また、アニメファンについての否定的な意見として、視野の狭さや根暗であることを問題視する投稿も一部見られた。しかし、こうした投稿に対して編集者が全面的に同意することはなく、主な読者層である中高生がアニメだけに熱中することを否定しない姿勢が窺えた。
3.2 パソコンゲーム雑誌の読者投稿欄
パソコンゲーム雑誌では、自己アピールのための「ビョーキ」語りは見られなかった。同世代からの「根暗のパソコン少年」というマイナスイメージが読者間で強く意識され、パソコン少年は暗くないという主張や根暗のイメージを覆そうという呼びかけ、解決策の提示等が行われている点に特徴がある。

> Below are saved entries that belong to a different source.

===== src/design/saic_pkg.sv =====
// Shared constants, types and command codes of the instruction-cache tag block.
package saic_pkg;

	localparam int LINE_COUNT = 1024;
	localparam int LINE_AW    = 10;
	localparam int MAX_WAYS   = 8;
	localparam int WAY_W      = 3;
	localparam int FILL_W     = 4;
	localparam int ADDR_BITS  = 32;
	localparam int TAG_W      = 32;
	localparam int PAGE_W     = 20;
	localparam int CLR_W      = 11;
	localparam int LINE_DW    = 1 + TAG_W + PAGE_W;

	localparam logic [1:0] CFG_BLOCK_LOG2 = 2'd0;
	localparam logic [1:0] CFG_PAGE_LOG2  = 2'd1;
	localparam logic [1:0] CFG_SET_LOG2   = 2'd2;
	localparam logic [1:0] CFG_WAY_COUNT  = 2'd3;

	typedef enum logic [4:0] {
		DP_NOP,
		DP_CLR,
		DP_START,
		DP_ADDR,
		DP_PRB_RD,
		DP_PRB_CK,
		DP_FILL_RD,
		DP_FILL_CK,
		DP_ORD_RD,
		DP_ORD_CK,
		DP_HIT,
		DP_LINE_WR,
		DP_CALC,
		DP_ORD_WR,
		DP_FILL_WR,
		DP_INV_RD,
		DP_INV_WR,
		DP_INV_NEXT,
		DP_RESULT
	} dp_op_t;

	typedef enum logic [4:0] {
		ST_CLR,
		ST_IDLE,
		ST_ADDR,
		ST_PRB_RD,
		ST_PRB_CK,
		ST_FILL_RD,
		ST_FILL_CK,
		ST_ORD_RD,
		ST_ORD_CK,
		ST_UPD,
		ST_CALC,
		ST_ORD_WR,
		ST_FILL_WR,
		ST_INV_RD,
		ST_INV_CK,
		ST_INV_WR,
		ST_INV_NEXT,
		ST_DONE
	} state_t;

	typedef struct packed {
		dp_op_t op;
	} dp_cmd_t;

	typedef struct packed {
		logic mode_inv;
		logic prb_hit;
		logic prb_last;
		logic hit_found;
		logic ord_load_done;
		logic calc_any;
		logic calc_fill;
		logic ord_wr_last;
		logic fill_wr;
		logic inv_match;
		logic inv_last;
		logic clr_last;
		logic out_free;
	} dp_stat_t;

endpackage


===== src/design/saic_ctrl.sv =====
// Sequencer for lookups, page invalidates and the post-reset clearing pass.
module saic_ctrl
	import saic_pkg::*;
(
	input  logic     clk,
	input  logic     arst_n,
	input  logic     in_valid,
	output logic     in_stall,
	input  dp_stat_t stat,
	output dp_cmd_t  cmd
);

	state_t state_q, state_d;

	always_ff @(posedge clk or negedge arst_n) begin
		if (!arst_n) begin
			state_q <= ST_CLR;
		end else begin
			state_q <= state_d;
		end
	end

	always_comb begin
		state_t after_lru;
		after_lru = stat.mode_inv ? ST_INV_NEXT : ST_DONE;
		state_d = state_q;
		cmd.op = DP_NOP;
		in_stall = (state_q != ST_IDLE);
		case (state_q)
			ST_CLR: begin
				cmd.op = DP_CLR;
				if (stat.clr_last) state_d = ST_IDLE;
			end
			ST_IDLE: begin
				if (in_valid) begin
					cmd.op = DP_START;
					state_d = ST_ADDR;
				end
			end
			ST_ADDR: begin
				cmd.op = DP_ADDR;
				state_d = stat.mode_inv ? ST_INV_RD : ST_PRB_RD;
			end
			ST_PRB_RD: begin
				cmd.op = DP_PRB_RD;
				state_d = ST_PRB_CK;
			end
			ST_PRB_CK: begin
				cmd.op = DP_PRB_CK;
				state_d = (stat.prb_hit || stat.prb_last) ? ST_FILL_RD : ST_PRB_RD;
			end
			ST_FILL_RD: begin
				cmd.op = DP_FILL_RD;
				state_d = ST_FILL_CK;
			end
			ST_FILL_CK: begin
				cmd.op = DP_FILL_CK;
				state_d = ST_ORD_RD;
			end
			ST_ORD_RD: begin
				if (stat.ord_load_done) begin
					state_d = stat.mode_inv ? ST_CALC : ST_UPD;
				end else begin
					cmd.op = DP_ORD_RD;
					state_d = ST_ORD_CK;
				end
			end
			ST_ORD_CK: begin
				cmd.op = DP_ORD_CK;
				state_d = ST_ORD_RD;
			end
			ST_UPD: begin
				cmd.op = stat.hit_found ? DP_HIT : DP_LINE_WR;
				state_d = ST_CALC;
			end
			ST_CALC: begin
				cmd.op = DP_CALC;
				if (stat.calc_any) state_d = ST_ORD_WR;
				else if (stat.calc_fill) state_d = ST_FILL_WR;
				else state_d = after_lru;
			end
			ST_ORD_WR: begin
				cmd.op = DP_ORD_WR;
				if (stat.ord_wr_last) state_d = stat.fill_wr ? ST_FILL_WR : after_lru;
			end
			ST_FILL_WR: begin
				cmd.op = DP_FILL_WR;
				state_d = after_lru;
			end
			ST_INV_RD: begin
				cmd.op = DP_INV_RD;
				state_d = ST_INV_CK;
			end
			ST_INV_CK: begin
				state_d = stat.inv_match ? ST_INV_WR : ST_INV_NEXT;
			end
			ST_INV_WR: begin
				cmd.op = DP_INV_WR;
				state_d = ST_FILL_RD;
			end
			ST_INV_NEXT: begin
				cmd.op = DP_INV_NEXT;
				state_d = stat.inv_last ? ST_DONE : ST_INV_RD;
			end
			ST_DONE: begin
				if (stat.out_free) begin
					cmd.op = DP_RESULT;
					state_d = ST_IDLE;
				end
			end
			default: begin
				state_d = ST_IDLE;
			end
		endcase
	end

endmodule


===== config.mk =====
export PLATFORM = sky130hd
export DESIGN_NAME = saic_ctrl
export DESIGN_NICKNAME = d
export VERILOG_FILES = /design/src/design/saic_pkg.sv /design/src/design/saic_ctrl.sv
export SDC_FILE = /design/constraint.sdc
export NUM_CORES = 1
export LEC_CHECK = 0
export BUFFER_PORTS_ARGS = -buffer_cell sky130_fd_sc_hd__buf_4
export CELL_PAD_IN_SITES_DETAIL_PLACEMENT = 0
export CELL_PAD_IN_SITES_GLOBAL_PLACEMENT = 1
export CORE_MARGIN = 2
export CORE_UTILIZATION = 31
export DETAILED_ROUTE_END_ITERATION = 8
export HOLD_SLACK_MARGIN = 0.12
export MAX_ROUTING_LAYER = met4
export PLACE_DENSITY = 0.75
export SYNTH_ARGS = -nofsm -noshare
export SYNTH_HDL_FRONTEND = slang
export SYNTH_SLANG_ARGS = --single-unit

===== constraint.sdc =====
create_clock -name clk -period 1.5 [get_ports clk]
set_input_delay 0.225 -clock clk [delete_from_list [all_inputs] [get_ports clk]]
set_output_delay 0.225 -clock clk [all_outputs]
set_load 0.005 [all_outputs]

## Word level (Yosys, flattened, before mapping)

Index checks and enable logic that the tools add are counted.

- Eq/ne operators: 22
- Muxes and demuxes: 20
- Reduce and logical (&&, ||, !) cells: 4

Operator list:

| cell | number |
|---|---|
| $pmux 5 s17 | 2 |
| $mux 5 | 10 |
| $eq 5x4->1 const B | 8 |
| $eq 5x3->1 const B | 4 |
| $eq 5x2->1 const B | 2 |
| $eq 5x5->1 const B | 2 |
| $mux 4 | 2 |
| $ne 2x2->1 const B | 4 |
| $mux 2 | 3 |
| $eq 5x1->1 const B | 1 |
| $logic_not 5->1 | 1 |
| $ne 5x1->1 const B | 1 |
| $reduce_and 4->1 | 1 |
| $mux 3 | 1 |
| $mux 1 | 2 |
| $reduce_or 2->1 | 1 |
| $logic_or 1x1->1 | 1 |

- Output and inout port bits: 6
- Word-level logic and storage cells: 47
- Input bits: 16
- Bits in registers: 5

## Logic depth before layout (Yosys ltp)

Gate-level depths: netlist (run 1).

- Depth after elaboration: 4
- Depth in mapped cells: 7
- Mapped depth without buffers: 5

## Worst setup path before layout (run 1)

Ideal clock, no wire load.

- Path type: register to register
- From: reg state_q[0]
- To: reg state_q[0]
- Required time: 1.381 ns
- Arrival: 1.482 ns
- Period minus slack after synthesis: 1.600 ns
- Stages on the path, launching flop included: 5
- Slack: -0.100 ns
- Buffers on the path: 0
- Cells stage by stage: dfrtp_1 or2_4 or3_1 a211o_1 o21ba_1

- Cells in the longest elaborated chain, start to end: 3

Ends and longest elaborated chain:

| item | RTL line | RTL |
|---|---|---|
| start, declared | saic_ctrl.sv:13 | `state_t state_q, state_d;` |
| start signal, assigned | saic_ctrl.sv:19 | `state_q <= state_d;` |
| $eq 5x4->1 (tied with other cells) | saic_ctrl.sv:29 | `case (state_q)` |
| $reduce_or 2->1 (no source line) / $ne 2x2->1 (equally long branches) | - |  |
| $pmux 5 s17 / $reduce_and 4->1 (equally long branches) | - |  |

Several ways; a longest one is shown, not always the timed one.
A chain may end at the register's enable or synchronous reset.

==> metrics.txt, run 1 <==
DIE AREA roughly 2900 µm²; vias in the first global route 1209; hold_ws 194 ps; GRT Total Usage 0.269; Synthesized Nets 131; Filler cells 180; #FFs+latches synth 5; R2R depth 4; Die W 53.7 µm; TritonCTS clock tree built; YS warnings 0; min-delay src stat[0]; maxcap violations 0; R2R Path End state_q[0]; worst ir drop on vdd 1.18 mV; Crit path max-delay family buffers and inverters; Area growth syn-to-layout 103%; Buf/Inv on CP 3; WL/cell 17.2 µm; status finished, violations left; Initial Utilization 0.318; crit path time final 1750 ps; Reg area 129 µm²; final setup fails 11; root buf cell clkbuf_4; largest registers state_q x5; Starting DRT DRC Count 37; CTS sink count 5; unrepaired setup endpoints after global routing true; Core Rows 18; pre-CTS WS -217 ps; Worst setup EP type primary output; pin count of the biggest net entering global routing 11; Slew @ Worst Pin 375 ps; antenna violations before repair 0; CP Class reg -> out; maximum clock rate 572 MHz; Post-Place Cells 188; clk_skew 5.18 ps; nets@finish 200; Final Cycle Share 1.17; Clock Path Buffers 2; critical path fanouts, max 10; EDFF count, synth 0; CTS clk-pin slew, worst paths 50 ps; Pleak 0.676 nW; Pins Over Slew Limit 0; # IOs 22; first-pass GRT wire length 5.31 mm; DIE HEIGHT 53.7 µm; Slew headroom 0.748; detailed placement HPWL between 2 and 2.5 mm; failing checks setup timing; Max stage delay on crit path 400 ps; ant diodes 0; dominant synthesized flop cell dfrtp_1; Hold Path Class in -> reg; DR vias/cell around 6; gpl congestion 0.929; layout cells sized above 1 0.585; Pre-Repair DR Iteration Count 4; cts bufs inserted 3; crit-path most repeated cell buf_4; worst hold path endpoint state_q[4]; Mapped Area around 770 µm²; GR Overflow Total 0; H-tree depth 1; Routed Wire Length roughly 3.7 mm; Stages on worst setup path 6; fraction of registers with async set/reset 1.00; CP max stage cell dfrtp_1; Avg Cell Area, Syn 6.66 µm²; max reg flops 5; DRC 0; core area approximately 2400 µm²; Worst-Skew Late Latency 260 ps; Final Non-Filler Cells between 200 and 250; area of the multi-input gates 724 µm²; Final Hold Fails 0; Req. time, crit path 1270 ps; total number of vias roughly 1200; hold path cells 2; reg-to-reg slack, setup -200 ps; Reg with most FFs state_q; Worst R2R Start state_q[2]; Final ANT Viol Nets 0; port bufs 21; register area share after synthesis 0.163; CP Data Arrival Time 1520 ps; Synth cell types 43; Critical Path Start Type flip-flop; Worst Slack Setup Final -249 ps; Power Density 1950 nW/µm²; Cells after Synth 115; cell chain of the critical path buf_6, nor2b_2, buf_4, a32oi_1, o32ai_1, buf_4
[cell usage after synthesis (all sizes together) (2+ instances only)]
cell type / n / share of area
nor2b: 3 / 0.025
a211o: 3 / 0.034
nand3: 4 / 0.026
nor2: 16 / 0.078
nand2: 9 / 0.044
inv: 7 / 0.034
nor3: 5 / 0.033
o32ai: 2 / 0.023
a211oi: 3 / 0.029
o22ai: 2 / 0.016
nor4: 4 / 0.033
a32oi: 3 / 0.034
o21ai: 5 / 0.033
nand4: 2 / 0.016
clkbuf: 2 / 0.0098
or3: 2 / 0.016
o211ai: 3 / 0.029
a21oi: 5 / 0.033
dfrtp: 5 / 0.16
buf: 8 / 0.054
nand2b: 4 / 0.033
[worst max-delay path by stage]
| stage | slack [ps] | from | endpoint |
|---|---|---|---|
| after global routing | -310 | state_q[3] | cmd[2] |
| after CTS | -230 | state_q[0] | cmd[2] |
| after detailed placement | -220 | state_q[1] | state_q[2] |
| after floorplan | -60 | state_q[0] | state_q[0] |
| final | -250 | state_q[0] | cmd[1] |
| after global placement | -210 | state_q[2] | state_q[4] |
[layout by cell type, fill, tap and decap left out, drive strengths merged, types with 2 or more instances in the layout]
cell type | netlist | routed
a32oi | 3 | 3
or3 | 2 | 2
a21oi | 5 | 5
nor3 | 5 | 5
clkbuf | 2 | 4
a211oi | 3 | 3
nand2 | 9 | 9
o211ai | 3 | 3
nand2b | 4 | 4
inv | 7 | 7
nor4 | 4 | 4
nor2 | 16 | 16
nand3 | 4 | 4
a211o | 3 | 3
o21ai | 5 | 5
buf | 8 | 73
nor2b | 3 | 3
dfrtp | 5 | 5
o32ai | 2 | 2
o22ai | 2 | 2
nand4 | 2 | 2
[layout make-up]
| class | instances | area share |
|---|---|---|
| timing repair buffer | 74 | 0.391 |
| sequential | 5 | 0.0830 |
| inverter | 7 | 0.0185 |
| tap | 30 | 0.0242 |
| clock buffer | 4 | 0.0169 |
| multi-input combinational | 93 | 0.467 |
[cells by family (layout without fill, tap and decap cells)]
group           Yosys count  count (layout)  synth area share
compound gates           38              38             0.366
xor+xnor                  1               1            0.0114
buf+inv                  17              85            0.0980
flops                     5               5             0.163
simple gates             54              54             0.361
[timing repair]
action                                  CTS  global route
resized for setup                        30            23
hold buffers                              1             0
endpoints found under the setup margin   11            11
pin swaps                                14            16
gates cloned                              0             0
hold endpoints to repair                  5             0
buffers inserted                         16             4
[routing by layer]
layer / global-route usage / vias to the layer above / part of all wire
met3: 0.0444 / 23 / 0.055
li1: - / 568 / -
met4: 0.184 / 0 / 0.053
met1: 0.300 / 595 / 0.39
met5: - / - / 0
met2: 0.435 / 62 / 0.50
[through the flow]
| stage | total power [mW] | setup TNS (ps) | cell area, µm² | utilization |
|---|---|---|---|---|
| CTS | 2.69 | -1760 | 1420 | 0.588 |
| global placement | 1.96 | -1030 | 1160 | 0.480 |
| floorplan | 1.18 | -91.1 | 771 | - |
| global route | 3.19 | -2600 | 1550 | 0.644 |
| detailed placement | 1.98 | -1210 | 1160 | 0.480 |
| finish | 3.03 | -1900 | 1550 | 0.644 |
[report_power, final]
| group | switching (mW) | total (mW) | internal (mW) |
|---|---|---|---|
| sequential | 0.0718 | 0.263 | 0.191 |
| combinational | 1.17 | 2.60 | 1.42 |
| clock | 0.0705 | 0.172 | 0.102 |
(Power assumes the default switching activity.)
==> inputs of run 2 (changes only) <==
--- a/config.mk
+++ b/config.mk
@@ -9,11 +9,11 @@
 export CELL_PAD_IN_SITES_DETAIL_PLACEMENT = 0
 export CELL_PAD_IN_SITES_GLOBAL_PLACEMENT = 1
 export CORE_MARGIN = 2
-export CORE_UTILIZATION = 31
+export CORE_UTILIZATION = 37
 export DETAILED_ROUTE_END_ITERATION = 8
 export HOLD_SLACK_MARGIN = 0.12
 export MAX_ROUTING_LAYER = met4
-export PLACE_DENSITY = 0.75
+export PLACE_DENSITY = 0.84
 export SYNTH_ARGS = -nofsm -noshare
 export SYNTH_HDL_FRONTEND = slang
 export SYNTH_SLANG_ARGS = --single-unit
==> constraint.sdc (replaced) <==
create_clock -name clk -period 2.2 [get_ports clk]
set_input_delay 0.33 -clock clk [delete_from_list [all_inputs] [get_ports clk]]
set_output_delay 0.33 -clock clk [all_outputs]
set_load 0.005 [all_outputs]
==> metrics.txt, run 2 (synthesis results as in run 1) <==
critical path fanouts, max 19; antenna violations before repair 0; Area growth syn-to-layout 29.2%; R2R Path End state_q[2]; detailed placement HPWL 1.79 mm; status complete, no violations; DRC 0; Post-Place Cells 159; Clock Path Buffers 2; P_int between 0.5 and 0.6 mW; largest registers state_q x5; core area between 1500 and 2000 µm²; Final Non-Filler Cells 164; TritonCTS clock tree built; Worst-Skew Late Latency 250 ps; Critical Path Start Type flip-flop; Power Density 1190 nW/µm²; Final Hold Fails 0; vias in the first global route 885; maximum clock rate between 400 and 500 MHz; Post-CTS Resized 0; Worst setup EP type primary output; # IOs 22; Initial Utilization 0.390; ant diodes 0; nets@finish 154; Worst R2R Start state_q[4]; CP Class reg -> out; Sw Ratio 0.493; CTS clk-pin slew, worst paths 50 ps; Pins Over Slew Limit 0; CP Data Arrival Time 1680 ps; DIE AREA 2450 µm²; worst hold path endpoint state_q[4]; post-CTS setup buffer count 0; CP max stage cell dfrtp_1; GRT Total Usage 0.213; worst ir drop on vdd 0.642 mV; Buf/Inv on CP 2; maxcap violations 0; total number of vias a little under 1000; Crit path max-delay family flip-flops; Pre-Repair DR Iteration Count 4; Routed Wire Length 2.40 mm; crit path time final 2010 ps; gpl congestion 0.962; DIE HEIGHT 49.5 µm; Max stage delay on crit path roughly 710 ps; Die W between 40 and 50 µm; Starting DRT DRC Count 38; Req. time, crit path 1870 ps; Reg with most FFs state_q; cts bufs inserted 3; pin count of the biggest net entering global routing 22; final setup fails 0; layout cells sized above 1 0.234; DR vias/cell between 6 and 7; H-tree depth 1; Hold Buf Count CTS 1; first-pass GRT wire length 4.00 mm; reg-to-reg slack, setup 380 ps; CTS sink count 5; port bufs 21; Slew headroom 0.610; clk_skew 1.74 ps; Gate power share 0.733; Final ANT Viol Nets 0; Final Cycle Share 0.915; Core Rows 16; Pleak 0.406 nW; Filler cells 233; R2R depth 5; cell chain of the critical path buf_4, nand4_1, nor2_1, a21oi_1, nor2_1, buf_4; Slew @ Worst Pin 585 ps; sequential power share 0.169; min-delay src stat[0]; commonest non-fill, non-tap cell in the layout buf_4; Hold Path Class in -> reg; WL/cell 14.6 µm; unrepaired setup endpoints after global routing false; power share of the clock group 0.098; max reg flops 5; hold path cells 2; switching power between 0.5 and 0.6 mW; root buf cell clkbuf_4; Setup TNS 0 ps; GR Overflow Total 0; most frequent cells in the layout 27 x buf_4, 16 x nor2_1, 9 x nand2_1, 6 x inv_1
## run 2: power by group through the flow
stage / clock network, mW / logic (mW) / registers (mW)
after global placement: 0 / 0.856 / 0.196
after detailed placement: 0 / 0.854 / 0.198
after global routing: 0.121 / 0.957 / 0.207
after CTS: 0.113 / 0.861 / 0.196
after floorplan: 0 / 0.640 / 0.152
final: 0.115 / 0.862 / 0.198
## run 2: worst max-delay path by stage
stage	from	endpoint	slack [ps]	depth (start not counted)
2_1_floorplan	state_q[0]	state_q[0]	600	4
3_3_place_gp	state_q[2]	state_q[0]	430	3
3_5_place_dp	state_q[4]	state_q[2]	410	5
4_1_cts	state_q[2]	cmd[3]	200	6
5_1_grt	state_q[2]	cmd[3]	60	6
6_report	state_q[2]	cmd[3]	190	6
## run 2: final cells by class
type / instances / area [µm²] / share of cell area
clock buffers: 4 / 26.3 / 0.0265
inverters: 7 / 26.3 / 0.0265
multi-input cells: 93 / 566 / 0.571
flip-flops and latches: 5 / 125 / 0.126
well taps: 27 / 33.8 / 0.0341
repair buffers: 28 / 213 / 0.215
## run 2: metrics by stage
stage	power [mW]	hold slack [ps]	worst slack [ps]	utilization	instance area [µm²]
floorplan	0.793	34.4	600	-	766
global placement	1.05	137	428	0.486	953
detailed placement	1.05	139	414	0.486	953
CTS	1.17	310	196	0.504	990
global route	1.29	318	59.8	0.504	990
finish	1.18	298	187	0.504	990
## run 2: metal layers
layer | up-vias | GRT usage | wire [µm]
li1 | 479 | - | -
met1 | 462 | 0.277 | 1070
met2 | 42 | 0.347 | 1170
met3 | 7 | 0.0182 | 112
met4 | 0 | 0.0787 | 51
met5 | - | - | 0
==> inputs of run 3 (changes only) <==
--- a/config.mk
+++ b/config.mk
@@ -14,6 +14,7 @@
 export HOLD_SLACK_MARGIN = 0.12
 export MAX_ROUTING_LAYER = met4
 export PLACE_DENSITY = 0.84
+export RECOVER_POWER = 25
 export SYNTH_ARGS = -nofsm -noshare
 export SYNTH_HDL_FRONTEND = slang
 export SYNTH_SLANG_ARGS = --single-unit
==> metrics.txt, run 3 (synthesis results as in run 1) <==
maximum clock rate 495 MHz; CP Class reg -> out; gpl congestion 0.962; largest registers state_q x5; TritonCTS clock tree built; Starting DRT DRC Count 42; final setup fails 0; clk_skew approximately 2.0 ps; antenna violations before repair 0; layout cells sized above 1 0.226; Final Hold Fails 0; Final Cycle Share 0.917; grt met2 use 0.347; Critical Path Start Type flip-flop; total number of vias ~1000; Req. time, crit path 1870 ps; status complete, no violations; worst ir drop on vdd 0.643 mV; commonest non-fill, non-tap cell in the layout buf_4; Post-Place Cells ~160; sequential power share 0.169; Final Util 0.503; CTS clk-pin slew, worst paths 50 ps; Worst setup EP type primary output; P_int 0.595 mW; vias in the first global route 885; max reg flops 5; power share of the clock group 0.097; Sw Ratio 0.493; post-CTS setup buffer count 0; most frequent cells in the layout 26 x buf_4, 16 x nor2_1, 9 x nand2_1, 6 x inv_1; ant diodes 0; GRT met1 Usage 0.277; Routed Wire Length ~2.4 mm; Die W 49.5 µm; Final ANT Viol Nets 0; Worst Slack Setup Final 182 ps; DR vias/cell 6.06; Setup TNS 0 ps; nets@finish 154; pin count of the biggest net entering global routing 22; detailed placement HPWL ~1.8 mm; M3 GR Usage 0.0182; Slew @ Worst Pin 593 ps; GR Overflow Total 0; DRC 0; root buf cell clkbuf_4; Worst-Skew Late Latency between 200 and 300 ps; Pleak 0.402 nW; core area 1960 µm²; Final Non-Filler Cells 164; Area growth syn-to-layout 28.8%; H-tree depth 1; Power Density 1190 nW/µm²; critical path fanouts, max 19; Pins Over Slew Limit 0; Slew headroom 0.605; Gate power share 0.734; Pre-Repair DR Iteration Count 4; WL/cell 14.8 µm; Initial Utilization 0.390; first-pass GRT wire length about 4 mm; Hold Path Class in -> reg; Reg with most FFs state_q; CP Data Arrival Time between 1500 and 2000 ps; # IOs 22; CTS sink count 5; maxcap violations 0; Core Rows 16; Tot Pwr roughly 1.2 mW; DIE HEIGHT ~49 µm; Clock Path Buffers 2; cts bufs inserted 3; GR peak layer met2; crit path time final ~2000 ps; pre-CTS WS around 410 ps; GRT Total Usage 0.213; switching power 0.579 mW; unrepaired setup endpoints after global routing false; port bufs 21; DIE AREA 2450 µm²
## run 3: changes by cell type in the layout (fill, tap and decap cells not counted)
cell	delta
clkbuf_1	+1
buf_4	-1
## run 3: power groups by stage
stage               Clock, mW  Sequential (mW)  Combinational [mW]
floorplan                   0            0.152               0.640
global placement            0            0.196               0.856
detailed placement          0            0.198               0.854
CTS                     0.113            0.196               0.861
global route            0.121            0.207               0.956
finish                  0.114            0.199               0.862
## run 3: worst paths after layout
path                                 start         end  slack, ps  cells past startpoint
worst max-delay path            state_q[2]      cmd[3]        180                      6
worst min-delay path               stat[0]  state_q[4]        300                      2
worst max register to register  state_q[4]  state_q[2]        380                      5
worst min register to register  state_q[0]  state_q[4]        840                      3
max in group asynchronous           arst_n  state_q[4]       1490                      2
min in group asynchronous           arst_n  state_q[2]        480                      2
## run 3: stage by stage
step	hold WS (ps)	instance area, µm²
finish	300	986
detailed placement	139	953
CTS	310	990
floorplan	34.4	766
global placement	137	953
global route	318	986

編集者はパソコン以外にも視野を広げるべきであると読者に説いており、読者も編集者もパソコンのみに熱中することに否定的な意見が多く見られた。
4.まとめと今後の展望
先行研究で論じられてきた「おたく」の自嘲的、自虐的な自己言及は、アニメ雑誌では特に「ビョーキ」という語りを用いて散見されるものの、パソコンゲーム雑誌では確認できなかった。このことから「おたく雑誌」の中でも、ジャンルの違いによって異なる自己語りが見られることが明らかになった。
質疑応答では、本発表における「おたく」の定義の確認、自己語りの分析に編集部のコメントを含めている点について質問をいただいた。また、アニメ雑誌とパソコンゲーム雑誌で自己語りに違いが生じた理由についてもコメントをいただいたが、この点については今後の課題としたい。
謝辞
本研究は、名古屋大学及びJST科学技術イノベーション創出に向けた大学フェローシップ創設事業 JPMJFS2120による「名古屋大学融合フロンティアフェローシップ」の支援を受けたものである。
主要参考文献
松谷創一郎(2008)「〈オタク問題〉の四半世紀――〈オタク〉はどのように〈問題視〉されてきたのか」羽渕一代編『どこか〈問題化〉される若者たち』恒星社厚生閣、pp.113-140。
森川嘉一郎(2008)「「おたく」という文化圏の成立」岩崎稔・上野千鶴子・北田暁大・小森陽一・成田龍一編『戦後日本スタディーズ③ 80・90年代』紀伊國屋書店、pp.229-245。
山中智省(2010)「「おたく史」を開拓する―― 一九八〇年代の「空白の六年間」をめぐって」『横浜国大国語研究』28号、pp.10-26。